- **Exercise aim**
Here you must reproduce each line of the data exactly.

- **Data excerpts**

______________________________

<file path="config.mk">
export PLATFORM = sky130hd
export DESIGN_NAME = int_ack_ctrl
export DESIGN_NICKNAME = d
export VERILOG_FILES = /design/src/rtl/int_ack_ctrl.sv
export SDC_FILE = /design/constraint.sdc
export NUM_CORES = 1
export LEC_CHECK = 0
export BUFFER_PORTS_ARGS = -buffer_cell sky130_fd_sc_hd__buf_2
export CORE_MARGIN = 3
export CORE_UTILIZATION = 55
export CTS_CLUSTER_SIZE = 16
export DETAILED_ROUTE_END_ITERATION = 16
export PLACE_DENSITY = 0.79
export SYNTH_ARGS = -nofsm -noshare
export SYNTH_HDL_FRONTEND = slang
export SYNTH_SLANG_ARGS = --single-unit
export TNS_END_PERCENT = 10
</file>
<file path="constraint.sdc">
create_clock -name Clk -period 3.96 [get_ports Clk]
set_clock_uncertainty 0.1 [all_clocks]
set_input_delay 0.396 -clock Clk [delete_from_list [all_inputs] [get_ports Clk]]
set_output_delay 0.396 -clock Clk [all_outputs]
set_load 0.02 [all_outputs]
</file>
<file path="src/rtl/int_ack_ctrl.sv">
// int_ack_ctrl: round-robin interrupt arbiter with host acknowledge, one-hot source clear and clear timeout.
module int_ack_ctrl #(
    parameter int NUM_SRC = 8,
    parameter int TIMEOUT = 15
) (
    input  logic        Clk,
    input  logic        Reset,
    input  logic [2:0]  Addr,
    output logic [15:0] DataRd,
    input  logic [15:0] DataWr,
    input  logic        En,
    input  logic        Rd,
    input  logic        Wr,
    input  logic [7:0]  IntStatus,
    output logic [7:0]  IntReset,
    output logic        Irq
);
    typedef enum logic [1:0] {IDLE, PEND, CLEAR, WAIT} stateT;
    stateT state, nextState;
    logic [7:0] Enable, req;
    logic [2:0] Vector, LastVec, nextVec, idx;
    logic [3:0] WaitCnt;
    logic Valid, ErrAck, ErrTmo, found;
    logic wrEn, ackWr, ackMatch, withdraw, srcHigh, waitLast, unusedBits;
    assign req = IntStatus & Enable;
    assign wrEn = En & Wr;
    assign ackWr = wrEn && Addr == 3'd2;
    assign ackMatch = ackWr && DataWr[2:0] == Vector;
    assign srcHigh = IntStatus[Vector];
    assign withdraw = !srcHigh || !Enable[Vector];
    assign waitLast = WaitCnt == 4'(TIMEOUT - 1);
    assign Irq = Valid;
    assign IntReset = (state == CLEAR) ? 8'b1 << Vector : 8'h00;
    assign unusedBits = ^{Rd, DataWr[15:8]};
    assign DataRd = !En ? 16'h0000 :
                    Addr == 3'd0 ? {8'h00, Enable} :
                    Addr == 3'd1 ? {8'h00, Valid, ErrAck, ErrTmo, 2'b00, Vector} :
                    Addr == 3'd3 ? {8'h00, IntStatus} : 16'h0000;
    // search starts just above the last serviced source so every source gets a turn
    always_comb begin
        nextVec = Vector;
        found = 1'b0;
        idx = 3'd0;
        for (int i = 0; i < NUM_SRC; i++) begin
            idx = LastVec + 3'(i) + 3'd1;
            if (!found && req[idx]) begin
                nextVec = idx;
                found = 1'b1;
            end
        end
    end
    always_comb begin
        nextState = state;
        case (state)
            IDLE:  nextState = (req != 8'h00) ? PEND : IDLE;
            PEND:  nextState = withdraw ? IDLE : ackMatch ? CLEAR : PEND;
            CLEAR: nextState = WAIT;
            WAIT:  nextState = (!srcHigh || waitLast) ? IDLE : WAIT;
            default: nextState = IDLE;
        endcase
    end
    always_ff @(posedge Clk or negedge Reset) begin
        if (!Reset) state <= IDLE;
        else state <= nextState;
    end
    always_ff @(posedge Clk or negedge Reset) begin
        if (!Reset) begin
            Enable <= 8'h00;
            Vector <= 3'd0;
            LastVec <= 3'd7;
            WaitCnt <= 4'd0;
            Valid <= 1'b0;
            ErrAck <= 1'b0;
            ErrTmo <= 1'b0;
        end else begin
            if (state == IDLE && req != 8'h00) begin
                Vector <= nextVec;
                Valid <= 1'b1;
            end
            if (state == PEND && (withdraw || ackMatch)) Valid <= 1'b0;
            if (state == PEND && !withdraw && ackMatch) LastVec <= Vector;
            if (state == CLEAR) WaitCnt <= 4'd0;
            if (state == WAIT && srcHigh) WaitCnt <= WaitCnt + 4'd1;
            if (wrEn && Addr == 3'd0) Enable <= DataWr[7:0];
            // a matching ack that loses to withdrawal is not an error
            ErrAck <= (ackWr && !(state == PEND && ackMatch)) ? 1'b1 :
                      (wrEn && Addr == 3'd1 && DataWr[6]) ? 1'b0 : ErrAck;
            ErrTmo <= (state == WAIT && srcHigh && waitLast) ? 1'b1 :
                      (wrEn && Addr == 3'd1 && DataWr[5]) ? 1'b0 : ErrTmo;
        end
    end
endmodule

</file>
# Yosys cells after proc, flatten, opt, wreduce, memory -nomap -nowiden
# Index checks and enable logic that the tools add are counted.
# W data, S select, Z words.
# classes
addsub	15
multipliers	0
div	0
n_lt_le_gt_ge	9
eq_ne	8
shift	1
n_mux	53
bitwise_logic	2
reduce_logical	44
# ops
op	n
$mux W8	5
$lt A3 B4 Y1 const B	9
$bmux W1 S3	10
$add A3 B1 Y3 const B	8
$mux W1	24
$mux W3	8
$logic_and A1 B1 Y1	21
$reduce_bool A8 Y1	2
$add A3 B3 Y3 const B	4
$logic_not A1 Y1	11
$and A8 B8 Y8	1
$mux W4	2
$pmux W2 S4	1
$reduce_bool A2 Y1	4
$shl A1 B3 Y8 const A	1
$add A3 B2 Y3 const B	2
$eq A3 B2 Y1 const B	2
$mux W2	3
$add A4 B1 Y4 const B	1
$eq A2 B2 Y1 const B	2
$eq A4 B4 Y1 const B	1
$eq A3 B1 Y1 const B	1
$eq A3 B3 Y1	1
$logic_not A3 Y1	1
other kinds (5)	7
# word_totals
regBits	23
latch_bits	0
ram_bits	0
romBits	0
output_inout_bits	25
wordCells	140
n_memories	0

# Longest topological paths before layout
# logic_depth
ltp_word	26
ltp_mapped	12

# Least setup slack after synthesis
# Ideal clock, no wire load.
# synth_path
kind	register -> register
startpoint	register LastVec[0]
endpoint	register Vector[1]
setup_ns	0.132
t_arrival_ns	2.946
t_required_ns	3.728
slack_ns	0.782
path_stages_with_launch	11
n_path_buf	2
synth_period_minus_slack_ns	3.178
path_cell_list	dfstp_2 buf_4 clkinv_1 ha_1 clkbuf_1 inv_2 mux4_1 a2111oi_4 nand2_1 nor4_1 a211oi_1
# synth_between
elab_chain_cells	26
word_cells_on_any_way	61
classes_between	add/sub: 14; mux: 31; reduce/logical: 16
# synth_lines
item	line_no	rtl
from (decl)	21	logic [2:0] Vector, LastVec, nextVec, idx;
from (signal assigned)	81	if (state == PEND && !withdraw && ackMatch) LastVec <= Vector;
branches (longest 26 deep; another with $add A3 B1 Y3)	-	
to (signal assigned)	77	Vector <= nextVec;
to (decl)	21	
# Parallel ways; which one is timed is not known. The select of a mux whose other input is x is not followed.
# A chain may end at the register's enable or synchronous reset.

# Worst setup path in the final report
# layout_path
startpoint	register LastVec[0]
endpoint	register Vector[0]
# The elaborated chain is that of the path after synthesis.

______________________________

- **Result for this task**
<file path="config.mk">
export PLATFORM = sky130hd
export DESIGN_NAME = int_ack_ctrl
export DESIGN_NICKNAME = d
export VERILOG_FILES = /design/src/rtl/int_ack_ctrl.sv
export SDC_FILE = /design/constraint.sdc
export NUM_CORES = 1
export LEC_CHECK = 0
export BUFFER_PORTS_ARGS = -buffer_cell sky130_fd_sc_hd__buf_2
export CORE_MARGIN = 3
export CORE_UTILIZATION = 55
export CTS_CLUSTER_SIZE = 16
export DETAILED_ROUTE_END_ITERATION = 16
export PLACE_DENSITY = 0.79
export SYNTH_ARGS = -nofsm -noshare
export SYNTH_HDL_FRONTEND = slang
export SYNTH_SLANG_ARGS = --single-unit
export TNS_END_PERCENT = 10
</file>
<file path="constraint.sdc">
create_clock -name Clk -period 3.96 [get_ports Clk]
set_clock_uncertainty 0.1 [all_clocks]
set_input_delay 0.396 -clock Clk [delete_from_list [all_inputs] [get_ports Clk]]
set_output_delay 0.396 -clock Clk [all_outputs]
set_load 0.02 [all_outputs]
</file>
<file path="src/rtl/int_ack_ctrl.sv">
// int_ack_ctrl: round-robin interrupt arbiter with host acknowledge, one-hot source clear and clear timeout.
module int_ack_ctrl #(
    parameter int NUM_SRC = 8,
    parameter int TIMEOUT = 15
) (
    input  logic        Clk,
    input  logic        Reset,
    input  logic [2:0]  Addr,
    output logic [15:0] DataRd,
    input  logic [15:0] DataWr,
    input  logic        En,
    input  logic        Rd,
    input  logic        Wr,
    input  logic [7:0]  IntStatus,
    output logic [7:0]  IntReset,
    output logic        Irq
);
    typedef enum logic [1:0] {IDLE, PEND, CLEAR, WAIT} stateT;
    stateT state, nextState;
    logic [7:0] Enable, req;
    logic [2:0] Vector, LastVec, nextVec, idx;
    logic [3:0] WaitCnt;
    logic Valid, ErrAck, ErrTmo, found;
    logic wrEn, ackWr, ackMatch, withdraw, srcHigh, waitLast, unusedBits;
    assign req = IntStatus & Enable;
    assign wrEn = En & Wr;
    assign ackWr = wrEn && Addr == 3'd2;
    assign ackMatch = ackWr && DataWr[2:0] == Vector;
    assign srcHigh = IntStatus[Vector];
    assign withdraw = !srcHigh || !Enable[Vector];
    assign waitLast = WaitCnt == 4'(TIMEOUT - 1);
    assign Irq = Valid;
    assign IntReset = (state == CLEAR) ? 8'b1 << Vector : 8'h00;
    assign unusedBits = ^{Rd, DataWr[15:8]};
    assign DataRd = !En ? 16'h0000 :
                    Addr == 3'd0 ? {8'h00, Enable} :
                    Addr == 3'd1 ? {8'h00, Valid, ErrAck, ErrTmo, 2'b00, Vector} :
                    Addr == 3'd3 ? {8'h00, IntStatus} : 16'h0000;
    // search starts just above the last serviced source so every source gets a turn
    always_comb begin
        nextVec = Vector;
        found = 1'b0;
        idx = 3'd0;
        for (int i = 0; i < NUM_SRC; i++) begin
            idx = LastVec + 3'(i) + 3'd1;
            if (!found && req[idx]) begin
                nextVec = idx;
                found = 1'b1;
            end
        end
    end
    always_comb begin
        nextState = state;
        case (state)
            IDLE:  nextState = (req != 8'h00) ? PEND : IDLE;
            PEND:  nextState = withdraw ? IDLE : ackMatch ? CLEAR : PEND;
            CLEAR: nextState = WAIT;
            WAIT:  nextState = (!srcHigh || waitLast) ? IDLE : WAIT;
            default: nextState = IDLE;
        endcase
    end
    always_ff @(posedge Clk or negedge Reset) begin
        if (!Reset) state <= IDLE;
        else state <= nextState;
    end
    always_ff @(posedge Clk or negedge Reset) begin
        if (!Reset) begin
            Enable <= 8'h00;
            Vector <= 3'd0;
            LastVec <= 3'd7;
            WaitCnt <= 4'd0;
            Valid <= 1'b0;
            ErrAck <= 1'b0;
            ErrTmo <= 1'b0;
        end else begin
            if (state == IDLE && req != 8'h00) begin
                Vector <= nextVec;
                Valid <= 1'b1;
            end
            if (state == PEND && (withdraw || ackMatch)) Valid <= 1'b0;
            if (state == PEND && !withdraw && ackMatch) LastVec <= Vector;
            if (state == CLEAR) WaitCnt <= 4'd0;
            if (state == WAIT && srcHigh) WaitCnt <= WaitCnt + 4'd1;
            if (wrEn && Addr == 3'd0) Enable <= DataWr[7:0];
            // a matching ack that loses to withdrawal is not an error
            ErrAck <= (ackWr && !(state == PEND && ackMatch)) ? 1'b1 :
                      (wrEn && Addr == 3'd1 && DataWr[6]) ? 1'b0 : ErrAck;
            ErrTmo <= (state == WAIT && srcHigh && waitLast) ? 1'b1 :
                      (wrEn && Addr == 3'd1 && DataWr[5]) ? 1'b0 : ErrTmo;
        end
    end
endmodule

</file>
# Yosys cells after proc, flatten, opt, wreduce, memory -nomap -nowiden
# Index checks and enable logic that the tools add are counted.
# W data, S select, Z words.
# classes
addsub	15
multipliers	0
div	0
n_lt_le_gt_ge	9
eq_ne	8
shift	1
n_mux	53
bitwise_logic	2
reduce_logical	44
# ops
op	n
$mux W8	5
$lt A3 B4 Y1 const B	9
$bmux W1 S3	10
$add A3 B1 Y3 const B	8
$mux W1	24
$mux W3	8
$logic_and A1 B1 Y1	21
$reduce_bool A8 Y1	2
$add A3 B3 Y3 const B	4
$logic_not A1 Y1	11
$and A8 B8 Y8	1
$mux W4	2
$pmux W2 S4	1
$reduce_bool A2 Y1	4
$shl A1 B3 Y8 const A	1
$add A3 B2 Y3 const B	2
$eq A3 B2 Y1 const B	2
$mux W2	3
$add A4 B1 Y4 const B	1
$eq A2 B2 Y1 const B	2
$eq A4 B4 Y1 const B	1
$eq A3 B1 Y1 const B	1
$eq A3 B3 Y1	1
$logic_not A3 Y1	1
other kinds (5)	7
# word_totals
regBits	23
latch_bits	0
ram_bits	0
romBits	0
output_inout_bits	25
wordCells	140
n_memories	0

# Longest topological paths before layout
# logic_depth
ltp_word	26
ltp_mapped	12

# Least setup slack after synthesis
# Ideal clock, no wire load.
# synth_path
kind	register -> register
startpoint	register LastVec[0]
endpoint	register Vector[1]
setup_ns	0.132
t_arrival_ns	2.946
t_required_ns	3.728
slack_ns	0.782
path_stages_with_launch	11
n_path_buf	2
synth_period_minus_slack_ns	3.178
path_cell_list	dfstp_2 buf_4 clkinv_1 ha_1 clkbuf_1 inv_2 mux4_1 a2111oi_4 nand2_1 nor4_1 a211oi_1
# synth_between
elab_chain_cells	26
word_cells_on_any_way	61
classes_between	add/sub: 14; mux: 31; reduce/logical: 16
# synth_lines
item	line_no	rtl
from (decl)	21	logic [2:0] Vector, LastVec, nextVec, idx;
from (signal assigned)	81	if (state == PEND && !withdraw && ackMatch) LastVec <= Vector;
branches (longest 26 deep; another with $add A3 B1 Y3)	-	
to (signal assigned)	77	Vector <= nextVec;
to (decl)	21	
# Parallel ways; which one is timed is not known. The select of a mux whose other input is x is not followed.
# A chain may end at the register's enable or synchronous reset.

# Worst setup path in the final report
# layout_path
startpoint	register LastVec[0]
endpoint	register Vector[0]
# The elaborated chain is that of the path after synthesis.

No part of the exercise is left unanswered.